What is required » The entries shown below should be output exactly as they appear.
[Opening Material for this task section]
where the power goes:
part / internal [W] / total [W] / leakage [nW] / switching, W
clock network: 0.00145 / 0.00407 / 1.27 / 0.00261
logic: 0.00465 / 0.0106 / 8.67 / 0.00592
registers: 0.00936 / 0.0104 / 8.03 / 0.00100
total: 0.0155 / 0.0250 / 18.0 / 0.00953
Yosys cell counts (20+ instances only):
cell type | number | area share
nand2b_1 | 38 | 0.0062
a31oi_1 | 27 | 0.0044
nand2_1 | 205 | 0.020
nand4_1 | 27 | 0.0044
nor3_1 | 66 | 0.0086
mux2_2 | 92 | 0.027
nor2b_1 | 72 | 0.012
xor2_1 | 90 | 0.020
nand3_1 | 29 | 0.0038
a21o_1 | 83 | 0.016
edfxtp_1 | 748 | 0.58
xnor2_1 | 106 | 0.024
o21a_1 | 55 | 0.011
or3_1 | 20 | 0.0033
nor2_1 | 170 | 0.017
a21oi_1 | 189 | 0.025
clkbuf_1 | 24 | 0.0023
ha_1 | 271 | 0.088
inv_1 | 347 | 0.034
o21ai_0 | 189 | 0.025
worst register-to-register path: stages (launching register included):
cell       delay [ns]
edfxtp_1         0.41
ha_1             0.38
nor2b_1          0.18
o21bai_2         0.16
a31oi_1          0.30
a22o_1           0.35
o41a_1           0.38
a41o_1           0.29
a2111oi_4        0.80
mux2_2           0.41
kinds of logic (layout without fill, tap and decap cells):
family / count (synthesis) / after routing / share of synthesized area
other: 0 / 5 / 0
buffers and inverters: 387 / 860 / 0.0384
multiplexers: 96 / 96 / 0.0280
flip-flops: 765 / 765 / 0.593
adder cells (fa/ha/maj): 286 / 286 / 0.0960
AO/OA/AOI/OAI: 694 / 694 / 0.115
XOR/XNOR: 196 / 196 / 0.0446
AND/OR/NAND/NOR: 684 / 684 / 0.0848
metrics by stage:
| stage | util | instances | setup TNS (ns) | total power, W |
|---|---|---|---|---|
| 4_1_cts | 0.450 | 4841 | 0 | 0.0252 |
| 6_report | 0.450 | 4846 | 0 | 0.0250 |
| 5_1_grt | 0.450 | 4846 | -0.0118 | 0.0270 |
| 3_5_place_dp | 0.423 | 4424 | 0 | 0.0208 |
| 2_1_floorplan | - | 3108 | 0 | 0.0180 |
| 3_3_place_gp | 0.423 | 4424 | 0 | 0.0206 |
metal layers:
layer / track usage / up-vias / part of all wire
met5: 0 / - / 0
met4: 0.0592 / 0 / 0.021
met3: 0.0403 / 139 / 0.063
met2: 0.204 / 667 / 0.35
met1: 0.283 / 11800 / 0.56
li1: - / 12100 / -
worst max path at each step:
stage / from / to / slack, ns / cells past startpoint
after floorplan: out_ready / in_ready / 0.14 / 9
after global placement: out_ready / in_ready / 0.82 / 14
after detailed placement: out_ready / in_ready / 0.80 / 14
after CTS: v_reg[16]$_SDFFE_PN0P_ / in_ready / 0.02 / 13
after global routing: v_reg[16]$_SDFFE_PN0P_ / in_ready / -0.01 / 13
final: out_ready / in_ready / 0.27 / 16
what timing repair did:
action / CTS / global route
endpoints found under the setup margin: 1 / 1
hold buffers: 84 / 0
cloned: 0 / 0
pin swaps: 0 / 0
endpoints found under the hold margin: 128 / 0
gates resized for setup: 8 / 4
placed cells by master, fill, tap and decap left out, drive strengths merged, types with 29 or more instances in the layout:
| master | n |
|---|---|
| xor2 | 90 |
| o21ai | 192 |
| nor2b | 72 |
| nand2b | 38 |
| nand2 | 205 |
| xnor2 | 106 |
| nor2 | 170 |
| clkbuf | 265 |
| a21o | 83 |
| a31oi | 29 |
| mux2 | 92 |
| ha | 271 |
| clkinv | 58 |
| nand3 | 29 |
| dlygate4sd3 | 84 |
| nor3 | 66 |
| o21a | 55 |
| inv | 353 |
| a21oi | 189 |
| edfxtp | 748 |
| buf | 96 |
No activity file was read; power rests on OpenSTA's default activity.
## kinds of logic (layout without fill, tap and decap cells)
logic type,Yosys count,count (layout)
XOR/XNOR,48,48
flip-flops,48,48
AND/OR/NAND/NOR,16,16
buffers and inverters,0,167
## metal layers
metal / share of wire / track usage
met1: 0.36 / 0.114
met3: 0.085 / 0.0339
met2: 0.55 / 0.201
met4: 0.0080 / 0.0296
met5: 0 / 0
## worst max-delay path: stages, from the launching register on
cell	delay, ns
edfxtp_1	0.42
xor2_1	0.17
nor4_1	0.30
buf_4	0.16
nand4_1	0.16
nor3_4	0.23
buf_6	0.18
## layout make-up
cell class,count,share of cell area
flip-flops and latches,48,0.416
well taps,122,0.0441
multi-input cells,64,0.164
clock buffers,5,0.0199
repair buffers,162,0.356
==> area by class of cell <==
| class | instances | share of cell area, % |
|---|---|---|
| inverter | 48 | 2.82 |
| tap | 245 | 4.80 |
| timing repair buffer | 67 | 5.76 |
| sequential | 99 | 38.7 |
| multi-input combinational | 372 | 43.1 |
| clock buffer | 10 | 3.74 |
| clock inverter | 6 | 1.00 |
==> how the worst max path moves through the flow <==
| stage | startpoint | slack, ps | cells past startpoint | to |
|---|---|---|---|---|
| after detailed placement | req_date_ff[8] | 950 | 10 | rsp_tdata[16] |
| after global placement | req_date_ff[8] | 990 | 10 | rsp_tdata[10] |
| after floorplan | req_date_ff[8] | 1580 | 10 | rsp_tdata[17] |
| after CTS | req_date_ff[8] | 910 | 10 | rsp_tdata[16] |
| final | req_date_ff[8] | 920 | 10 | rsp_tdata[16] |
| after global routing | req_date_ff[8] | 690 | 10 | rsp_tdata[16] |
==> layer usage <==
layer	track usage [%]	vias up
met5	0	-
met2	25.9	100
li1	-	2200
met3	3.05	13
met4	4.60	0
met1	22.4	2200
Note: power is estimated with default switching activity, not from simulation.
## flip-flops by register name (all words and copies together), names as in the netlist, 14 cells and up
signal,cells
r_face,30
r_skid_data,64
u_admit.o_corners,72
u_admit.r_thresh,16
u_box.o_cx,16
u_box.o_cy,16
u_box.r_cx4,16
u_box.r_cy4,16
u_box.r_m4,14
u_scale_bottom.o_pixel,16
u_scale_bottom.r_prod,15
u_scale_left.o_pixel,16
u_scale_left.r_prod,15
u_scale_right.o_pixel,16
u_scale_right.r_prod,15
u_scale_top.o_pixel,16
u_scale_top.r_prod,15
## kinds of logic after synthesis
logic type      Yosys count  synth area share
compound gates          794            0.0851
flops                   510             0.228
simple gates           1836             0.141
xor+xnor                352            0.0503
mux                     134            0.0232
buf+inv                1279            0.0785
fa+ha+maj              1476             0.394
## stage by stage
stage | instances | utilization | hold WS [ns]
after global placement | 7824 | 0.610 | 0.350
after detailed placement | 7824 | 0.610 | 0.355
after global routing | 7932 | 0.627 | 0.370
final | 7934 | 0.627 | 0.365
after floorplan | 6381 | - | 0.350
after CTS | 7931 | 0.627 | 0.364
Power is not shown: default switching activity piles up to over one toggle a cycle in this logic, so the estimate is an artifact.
[Closing Material for this task section]
Result »
where the power goes:
part / internal [W] / total [W] / leakage [nW] / switching, W
clock network: 0.00145 / 0.00407 / 1.27 / 0.00261
logic: 0.00465 / 0.0106 / 8.67 / 0.00592
registers: 0.00936 / 0.0104 / 8.03 / 0.00100
total: 0.0155 / 0.0250 / 18.0 / 0.00953
Yosys cell counts (20+ instances only):
cell type | number | area share
nand2b_1 | 38 | 0.0062
a31oi_1 | 27 | 0.0044
nand2_1 | 205 | 0.020
nand4_1 | 27 | 0.0044
nor3_1 | 66 | 0.0086
mux2_2 | 92 | 0.027
nor2b_1 | 72 | 0.012
xor2_1 | 90 | 0.020
nand3_1 | 29 | 0.0038
a21o_1 | 83 | 0.016
edfxtp_1 | 748 | 0.58
xnor2_1 | 106 | 0.024
o21a_1 | 55 | 0.011
or3_1 | 20 | 0.0033
nor2_1 | 170 | 0.017
a21oi_1 | 189 | 0.025
clkbuf_1 | 24 | 0.0023
ha_1 | 271 | 0.088
inv_1 | 347 | 0.034
o21ai_0 | 189 | 0.025
worst register-to-register path: stages (launching register included):
cell       delay [ns]
edfxtp_1         0.41
ha_1             0.38
nor2b_1          0.18
o21bai_2         0.16
a31oi_1          0.30
a22o_1           0.35
o41a_1           0.38
a41o_1           0.29
a2111oi_4        0.80
mux2_2           0.41
kinds of logic (layout without fill, tap and decap cells):
family / count (synthesis) / after routing / share of synthesized area
other: 0 / 5 / 0
buffers and inverters: 387 / 860 / 0.0384
multiplexers: 96 / 96 / 0.0280
flip-flops: 765 / 765 / 0.593
adder cells (fa/ha/maj): 286 / 286 / 0.0960
AO/OA/AOI/OAI: 694 / 694 / 0.115
XOR/XNOR: 196 / 196 / 0.0446
AND/OR/NAND/NOR: 684 / 684 / 0.0848
metrics by stage:
| stage | util | instances | setup TNS (ns) | total power, W |
|---|---|---|---|---|
| 4_1_cts | 0.450 | 4841 | 0 | 0.0252 |
| 6_report | 0.450 | 4846 | 0 | 0.0250 |
| 5_1_grt | 0.450 | 4846 | -0.0118 | 0.0270 |
| 3_5_place_dp | 0.423 | 4424 | 0 | 0.0208 |
| 2_1_floorplan | - | 3108 | 0 | 0.0180 |
| 3_3_place_gp | 0.423 | 4424 | 0 | 0.0206 |
metal layers:
layer / track usage / up-vias / part of all wire
met5: 0 / - / 0
met4: 0.0592 / 0 / 0.021
met3: 0.0403 / 139 / 0.063
met2: 0.204 / 667 / 0.35
met1: 0.283 / 11800 / 0.56
li1: - / 12100 / -
worst max path at each step:
stage / from / to / slack, ns / cells past startpoint
after floorplan: out_ready / in_ready / 0.14 / 9
after global placement: out_ready / in_ready / 0.82 / 14
after detailed placement: out_ready / in_ready / 0.80 / 14
after CTS: v_reg[16]$_SDFFE_PN0P_ / in_ready / 0.02 / 13
after global routing: v_reg[16]$_SDFFE_PN0P_ / in_ready / -0.01 / 13
final: out_ready / in_ready / 0.27 / 16
what timing repair did:
action / CTS / global route
endpoints found under the setup margin: 1 / 1
hold buffers: 84 / 0
cloned: 0 / 0
pin swaps: 0 / 0
endpoints found under the hold margin: 128 / 0
gates resized for setup: 8 / 4
placed cells by master, fill, tap and decap left out, drive strengths merged, types with 29 or more instances in the layout:
| master | n |
|---|---|
| xor2 | 90 |
| o21ai | 192 |
| nor2b | 72 |
| nand2b | 38 |
| nand2 | 205 |
| xnor2 | 106 |
| nor2 | 170 |
| clkbuf | 265 |
| a21o | 83 |
| a31oi | 29 |
| mux2 | 92 |
| ha | 271 |
| clkinv | 58 |
| nand3 | 29 |
| dlygate4sd3 | 84 |
| nor3 | 66 |
| o21a | 55 |
| inv | 353 |
| a21oi | 189 |
| edfxtp | 748 |
| buf | 96 |
No activity file was read; power rests on OpenSTA's default activity.
## kinds of logic (layout without fill, tap and decap cells)
logic type,Yosys count,count (layout)
XOR/XNOR,48,48
flip-flops,48,48
AND/OR/NAND/NOR,16,16
buffers and inverters,0,167
## metal layers
metal / share of wire / track usage
met1: 0.36 / 0.114
met3: 0.085 / 0.0339
met2: 0.55 / 0.201
met4: 0.0080 / 0.0296
met5: 0 / 0
## worst max-delay path: stages, from the launching register on
cell	delay, ns
edfxtp_1	0.42
xor2_1	0.17
nor4_1	0.30
buf_4	0.16
nand4_1	0.16
nor3_4	0.23
buf_6	0.18
## layout make-up
cell class,count,share of cell area
flip-flops and latches,48,0.416
well taps,122,0.0441
multi-input cells,64,0.164
clock buffers,5,0.0199
repair buffers,162,0.356
==> area by class of cell <==
| class | instances | share of cell area, % |
|---|---|---|
| inverter | 48 | 2.82 |
| tap | 245 | 4.80 |
| timing repair buffer | 67 | 5.76 |
| sequential | 99 | 38.7 |
| multi-input combinational | 372 | 43.1 |
| clock buffer | 10 | 3.74 |
| clock inverter | 6 | 1.00 |
==> how the worst max path moves through the flow <==
| stage | startpoint | slack, ps | cells past startpoint | to |
|---|---|---|---|---|
| after detailed placement | req_date_ff[8] | 950 | 10 | rsp_tdata[16] |
| after global placement | req_date_ff[8] | 990 | 10 | rsp_tdata[10] |
| after floorplan | req_date_ff[8] | 1580 | 10 | rsp_tdata[17] |
| after CTS | req_date_ff[8] | 910 | 10 | rsp_tdata[16] |
| final | req_date_ff[8] | 920 | 10 | rsp_tdata[16] |
| after global routing | req_date_ff[8] | 690 | 10 | rsp_tdata[16] |
==> layer usage <==
layer	track usage [%]	vias up
met5	0	-
met2	25.9	100
li1	-	2200
met3	3.05	13
met4	4.60	0
met1	22.4	2200
Note: power is estimated with default switching activity, not from simulation.
## flip-flops by register name (all words and copies together), names as in the netlist, 14 cells and up
signal,cells
r_face,30
r_skid_data,64
u_admit.o_corners,72
u_admit.r_thresh,16
u_box.o_cx,16
u_box.o_cy,16
u_box.r_cx4,16
u_box.r_cy4,16
u_box.r_m4,14
u_scale_bottom.o_pixel,16
u_scale_bottom.r_prod,15
u_scale_left.o_pixel,16
u_scale_left.r_prod,15
u_scale_right.o_pixel,16
u_scale_right.r_prod,15
u_scale_top.o_pixel,16
u_scale_top.r_prod,15
## kinds of logic after synthesis
logic type      Yosys count  synth area share
compound gates          794            0.0851
flops                   510             0.228
simple gates           1836             0.141
xor+xnor                352            0.0503
mux                     134            0.0232
buf+inv                1279            0.0785
fa+ha+maj              1476             0.394
## stage by stage
stage | instances | utilization | hold WS [ns]
after global placement | 7824 | 0.610 | 0.350
after detailed placement | 7824 | 0.610 | 0.355
after global routing | 7932 | 0.627 | 0.370
final | 7934 | 0.627 | 0.365
after floorplan | 6381 | - | 0.350
after CTS | 7931 | 0.627 | 0.364
Power is not shown: default switching activity piles up to over one toggle a cycle in this logic, so the estimate is an artifact.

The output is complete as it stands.